= Beginning of Section =

**src/rtl/dl166_pkg.sv**
```systemverilog
// Shared constants and state encodings for the program loader and its UART receiver.
package dl166_pkg;

  localparam logic [7:0] SYNC_BYTE  = 8'hA5;
  localparam int         PROG_DEPTH = 16;
  localparam int         ADR_W      = 4;

  typedef enum logic [1:0] {
    IDLE,
    LOAD,
    CHECK
  } ld_state_e;

  typedef enum logic [1:0] {
    RX_IDLE,
    RX_START,
    RX_DATA,
    RX_STOP
  } rx_state_e;

endpackage

```
**src/rtl/uart_rx.sv**
```systemverilog
// 8N1 UART receiver: 2-flop synchronizer, mid-bit sampling, one-cycle valid/framing-error strobes.
// Strobes fire on the mid-stop-bit sample; there is no backpressure, the consumer must take the byte then.
module uart_rx #(
  parameter int CLKS_PER_BIT = 434
) (
  input  logic       clk,
  input  logic       reset,
  input  logic       rxd,
  output logic [7:0] rx_byte,
  output logic       rx_valid,
  output logic       rx_ferr
);
  import dl166_pkg::*;

  localparam int            CW        = $clog2(CLKS_PER_BIT);
  localparam logic [CW-1:0] HALF_LAST = CW'(CLKS_PER_BIT / 2 - 1);
  localparam logic [CW-1:0] BIT_LAST  = CW'(CLKS_PER_BIT - 1);

  logic          sync1_q, sync2_q, prev_q;
  rx_state_e     state_q, state_d;
  logic [CW-1:0] tick_q, tick_d;
  logic [2:0]    bit_q, bit_d;
  logic [7:0]    shift_q, shift_d;

  always_ff @(posedge clk) begin
    if (!reset) begin
      sync1_q <= 1'b1;
      sync2_q <= 1'b1;
      prev_q  <= 1'b1;
      state_q <= RX_IDLE;
      tick_q  <= '0;
      bit_q   <= '0;
      shift_q <= '0;
    end else begin
      sync1_q <= rxd;
      sync2_q <= sync1_q;
      prev_q  <= sync2_q;
      state_q <= state_d;
      tick_q  <= tick_d;
      bit_q   <= bit_d;
      shift_q <= shift_d;
    end
  end

  always_comb begin
    state_d  = state_q;
    tick_d   = tick_q + 1'b1;
    bit_d    = bit_q;
    shift_d  = shift_q;
    rx_valid = 1'b0;
    rx_ferr  = 1'b0;
    case (state_q)
      RX_IDLE: begin
        tick_d = '0;
        if (prev_q && !sync2_q) state_d = RX_START;
      end
      RX_START: begin
        // A line already back high at mid start bit is a glitch, not a character.
        if (tick_q == HALF_LAST) begin
          tick_d  = '0;
          bit_d   = '0;
          state_d = sync2_q ? RX_IDLE : RX_DATA;
        end
      end
      RX_DATA: begin
        if (tick_q == BIT_LAST) begin
          tick_d  = '0;
          shift_d = {sync2_q, shift_q[7:1]};
          bit_d   = bit_q + 1'b1;
          if (bit_q == 3'd7) state_d = RX_STOP;
        end
      end
      RX_STOP: begin
        if (tick_q == BIT_LAST) begin
          tick_d   = '0;
          rx_valid = sync2_q;
          rx_ferr  = !sync2_q;
          state_d  = RX_IDLE;
        end
      end
      default: state_d = RX_IDLE;
    endcase
  end

  assign rx_byte = shift_q;

endmodule

```
**src/rtl/prog_loader.sv**
```systemverilog
// Program store for the 4-bit core: 16x8 RAM read combinationally, filled from a UART frame
// (sync, 16 data, checksum); the core is held in reset until a frame commits. No backpressure.
module prog_loader
  import dl166_pkg::*;
#(
  parameter int CLKS_PER_BIT = 434,
  parameter int TIMEOUT_CLKS = 20 * 434
) (
  input  logic             clk,
  input  logic             reset,
  input  logic             rxd,
  input  logic [ADR_W-1:0] adr,
  output logic [7:0]       dout,
  output logic             cpu_reset_n,
  output logic             loaded,
  output logic             err
);

  localparam int            TW       = $clog2(TIMEOUT_CLKS + 1);
  localparam logic [TW-1:0] TMO_LAST = TW'(TIMEOUT_CLKS - 1);
  localparam logic [ADR_W-1:0] CNT_LAST = ADR_W'(PROG_DEPTH - 1);

  logic [7:0] rx_byte;
  logic       rx_valid, rx_ferr;

  uart_rx #(
    .CLKS_PER_BIT(CLKS_PER_BIT)
  ) u_rx (
    .clk     (clk),
    .reset   (reset),
    .rxd     (rxd),
    .rx_byte (rx_byte),
    .rx_valid(rx_valid),
    .rx_ferr (rx_ferr)
  );

  ld_state_e        state_q, state_d;
  logic [ADR_W-1:0] cnt_q, cnt_d;
  logic [7:0]       sum_q, sum_d;
  logic [TW-1:0]    tmo_q, tmo_d;
  logic             crn_q, crn_d;
  logic             loaded_q, loaded_d;
  logic             err_q, err_d;
  logic             mem_we;
  logic [7:0]       mem_q [PROG_DEPTH];

  always_comb begin
    state_d  = state_q;
    cnt_d    = cnt_q;
    sum_d    = sum_q;
    tmo_d    = '0;
    crn_d    = crn_q;
    loaded_d = loaded_q;
    err_d    = err_q;
    mem_we   = 1'b0;
    case (state_q)
      IDLE: begin
        if (rx_valid && rx_byte == SYNC_BYTE) begin
          crn_d   = 1'b0;
          err_d   = 1'b0;
          cnt_d   = '0;
          sum_d   = '0;
          state_d = LOAD;
        end
      end
      LOAD, CHECK: begin
        tmo_d = tmo_q + 1'b1;
        // A byte arriving on the timeout cycle still counts.
        if (rx_valid) begin
          tmo_d = '0;
          if (state_q == LOAD) begin
            mem_we = 1'b1;
            sum_d  = sum_q + rx_byte;
            cnt_d  = cnt_q + 1'b1;
            if (cnt_q == CNT_LAST) state_d = CHECK;
          end else begin
            state_d = IDLE;
            if (rx_byte == sum_q) begin
              crn_d    = 1'b1;
              loaded_d = 1'b1;
            end else begin
              err_d = 1'b1;
            end
          end
        end else if (rx_ferr || tmo_q == TMO_LAST) begin
          err_d   = 1'b1;
          state_d = IDLE;
        end
      end
      default: state_d = IDLE;
    endcase
  end

  always_ff @(posedge clk) begin
    if (!reset) begin
      state_q  <= IDLE;
      cnt_q    <= '0;
      sum_q    <= '0;
      tmo_q    <= '0;
      crn_q    <= 1'b0;
      loaded_q <= 1'b0;
      err_q    <= 1'b0;
      for (int i = 0; i < PROG_DEPTH; i++) mem_q[i] <= '0;
    end else begin
      state_q  <= state_d;
      cnt_q    <= cnt_d;
      sum_q    <= sum_d;
      tmo_q    <= tmo_d;
      crn_q    <= crn_d;
      loaded_q <= loaded_d;
      err_q    <= err_d;
      if (mem_we) mem_q[cnt_q] <= rx_byte;
    end
  end

  assign dout        = mem_q[adr];
  assign cpu_reset_n = crn_q;
  assign loaded      = loaded_q;
  assign err         = err_q;

endmodule

```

= End of Section =

### WHAT THE TASK REQUIRES
Copy each line of the material exactly as written.

### ANSWER
**src/rtl/dl166_pkg.sv**
```systemverilog
// Shared constants and state encodings for the program loader and its UART receiver.
package dl166_pkg;

  localparam logic [7:0] SYNC_BYTE  = 8'hA5;
  localparam int         PROG_DEPTH = 16;
  localparam int         ADR_W      = 4;

  typedef enum logic [1:0] {
    IDLE,
    LOAD,
    CHECK
  } ld_state_e;

  typedef enum logic [1:0] {
    RX_IDLE,
    RX_START,
    RX_DATA,
    RX_STOP
  } rx_state_e;

endpackage

```
**src/rtl/uart_rx.sv**
```systemverilog
// 8N1 UART receiver: 2-flop synchronizer, mid-bit sampling, one-cycle valid/framing-error strobes.
// Strobes fire on the mid-stop-bit sample; there is no backpressure, the consumer must take the byte then.
module uart_rx #(
  parameter int CLKS_PER_BIT = 434
) (
  input  logic       clk,
  input  logic       reset,
  input  logic       rxd,
  output logic [7:0] rx_byte,
  output logic       rx_valid,
  output logic       rx_ferr
);
  import dl166_pkg::*;

  localparam int            CW        = $clog2(CLKS_PER_BIT);
  localparam logic [CW-1:0] HALF_LAST = CW'(CLKS_PER_BIT / 2 - 1);
  localparam logic [CW-1:0] BIT_LAST  = CW'(CLKS_PER_BIT - 1);

  logic          sync1_q, sync2_q, prev_q;
  rx_state_e     state_q, state_d;
  logic [CW-1:0] tick_q, tick_d;
  logic [2:0]    bit_q, bit_d;
  logic [7:0]    shift_q, shift_d;

  always_ff @(posedge clk) begin
    if (!reset) begin
      sync1_q <= 1'b1;
      sync2_q <= 1'b1;
      prev_q  <= 1'b1;
      state_q <= RX_IDLE;
      tick_q  <= '0;
      bit_q   <= '0;
      shift_q <= '0;
    end else begin
      sync1_q <= rxd;
      sync2_q <= sync1_q;
      prev_q  <= sync2_q;
      state_q <= state_d;
      tick_q  <= tick_d;
      bit_q   <= bit_d;
      shift_q <= shift_d;
    end
  end

  always_comb begin
    state_d  = state_q;
    tick_d   = tick_q + 1'b1;
    bit_d    = bit_q;
    shift_d  = shift_q;
    rx_valid = 1'b0;
    rx_ferr  = 1'b0;
    case (state_q)
      RX_IDLE: begin
        tick_d = '0;
        if (prev_q && !sync2_q) state_d = RX_START;
      end
      RX_START: begin
        // A line already back high at mid start bit is a glitch, not a character.
        if (tick_q == HALF_LAST) begin
          tick_d  = '0;
          bit_d   = '0;
          state_d = sync2_q ? RX_IDLE : RX_DATA;
        end
      end
      RX_DATA: begin
        if (tick_q == BIT_LAST) begin
          tick_d  = '0;
          shift_d = {sync2_q, shift_q[7:1]};
          bit_d   = bit_q + 1'b1;
          if (bit_q == 3'd7) state_d = RX_STOP;
        end
      end
      RX_STOP: begin
        if (tick_q == BIT_LAST) begin
          tick_d   = '0;
          rx_valid = sync2_q;
          rx_ferr  = !sync2_q;
          state_d  = RX_IDLE;
        end
      end
      default: state_d = RX_IDLE;
    endcase
  end

  assign rx_byte = shift_q;

endmodule

```
**src/rtl/prog_loader.sv**
```systemverilog
// Program store for the 4-bit core: 16x8 RAM read combinationally, filled from a UART frame
// (sync, 16 data, checksum); the core is held in reset until a frame commits. No backpressure.
module prog_loader
  import dl166_pkg::*;
#(
  parameter int CLKS_PER_BIT = 434,
  parameter int TIMEOUT_CLKS = 20 * 434
) (
  input  logic             clk,
  input  logic             reset,
  input  logic             rxd,
  input  logic [ADR_W-1:0] adr,
  output logic [7:0]       dout,
  output logic             cpu_reset_n,
  output logic             loaded,
  output logic             err
);

  localparam int            TW       = $clog2(TIMEOUT_CLKS + 1);
  localparam logic [TW-1:0] TMO_LAST = TW'(TIMEOUT_CLKS - 1);
  localparam logic [ADR_W-1:0] CNT_LAST = ADR_W'(PROG_DEPTH - 1);

  logic [7:0] rx_byte;
  logic       rx_valid, rx_ferr;

  uart_rx #(
    .CLKS_PER_BIT(CLKS_PER_BIT)
  ) u_rx (
    .clk     (clk),
    .reset   (reset),
    .rxd     (rxd),
    .rx_byte (rx_byte),
    .rx_valid(rx_valid),
    .rx_ferr (rx_ferr)
  );

  ld_state_e        state_q, state_d;
  logic [ADR_W-1:0] cnt_q, cnt_d;
  logic [7:0]       sum_q, sum_d;
  logic [TW-1:0]    tmo_q, tmo_d;
  logic             crn_q, crn_d;
  logic             loaded_q, loaded_d;
  logic             err_q, err_d;
  logic             mem_we;
  logic [7:0]       mem_q [PROG_DEPTH];

  always_comb begin
    state_d  = state_q;
    cnt_d    = cnt_q;
    sum_d    = sum_q;
    tmo_d    = '0;
    crn_d    = crn_q;
    loaded_d = loaded_q;
    err_d    = err_q;
    mem_we   = 1'b0;
    case (state_q)
      IDLE: begin
        if (rx_valid && rx_byte == SYNC_BYTE) begin
          crn_d   = 1'b0;
          err_d   = 1'b0;
          cnt_d   = '0;
          sum_d   = '0;
          state_d = LOAD;
        end
      end
      LOAD, CHECK: begin
        tmo_d = tmo_q + 1'b1;
        // A byte arriving on the timeout cycle still counts.
        if (rx_valid) begin
          tmo_d = '0;
          if (state_q == LOAD) begin
            mem_we = 1'b1;
            sum_d  = sum_q + rx_byte;
            cnt_d  = cnt_q + 1'b1;
            if (cnt_q == CNT_LAST) state_d = CHECK;
          end else begin
            state_d = IDLE;
            if (rx_byte == sum_q) begin
              crn_d    = 1'b1;
              loaded_d = 1'b1;
            end else begin
              err_d = 1'b1;
            end
          end
        end else if (rx_ferr || tmo_q == TMO_LAST) begin
          err_d   = 1'b1;
          state_d = IDLE;
        end
      end
      default: state_d = IDLE;
    endcase
  end

  always_ff @(posedge clk) begin
    if (!reset) begin
      state_q  <= IDLE;
      cnt_q    <= '0;
      sum_q    <= '0;
      tmo_q    <= '0;
      crn_q    <= 1'b0;
      loaded_q <= 1'b0;
      err_q    <= 1'b0;
      for (int i = 0; i < PROG_DEPTH; i++) mem_q[i] <= '0;
    end else begin
      state_q  <= state_d;
      cnt_q    <= cnt_d;
      sum_q    <= sum_d;
      tmo_q    <= tmo_d;
      crn_q    <= crn_d;
      loaded_q <= loaded_d;
      err_q    <= err_d;
      if (mem_we) mem_q[cnt_q] <= rx_byte;
    end
  end

  assign dout        = mem_q[adr];
  assign cpu_reset_n = crn_q;
  assign loaded      = loaded_q;
  assign err         = err_q;

endmodule

```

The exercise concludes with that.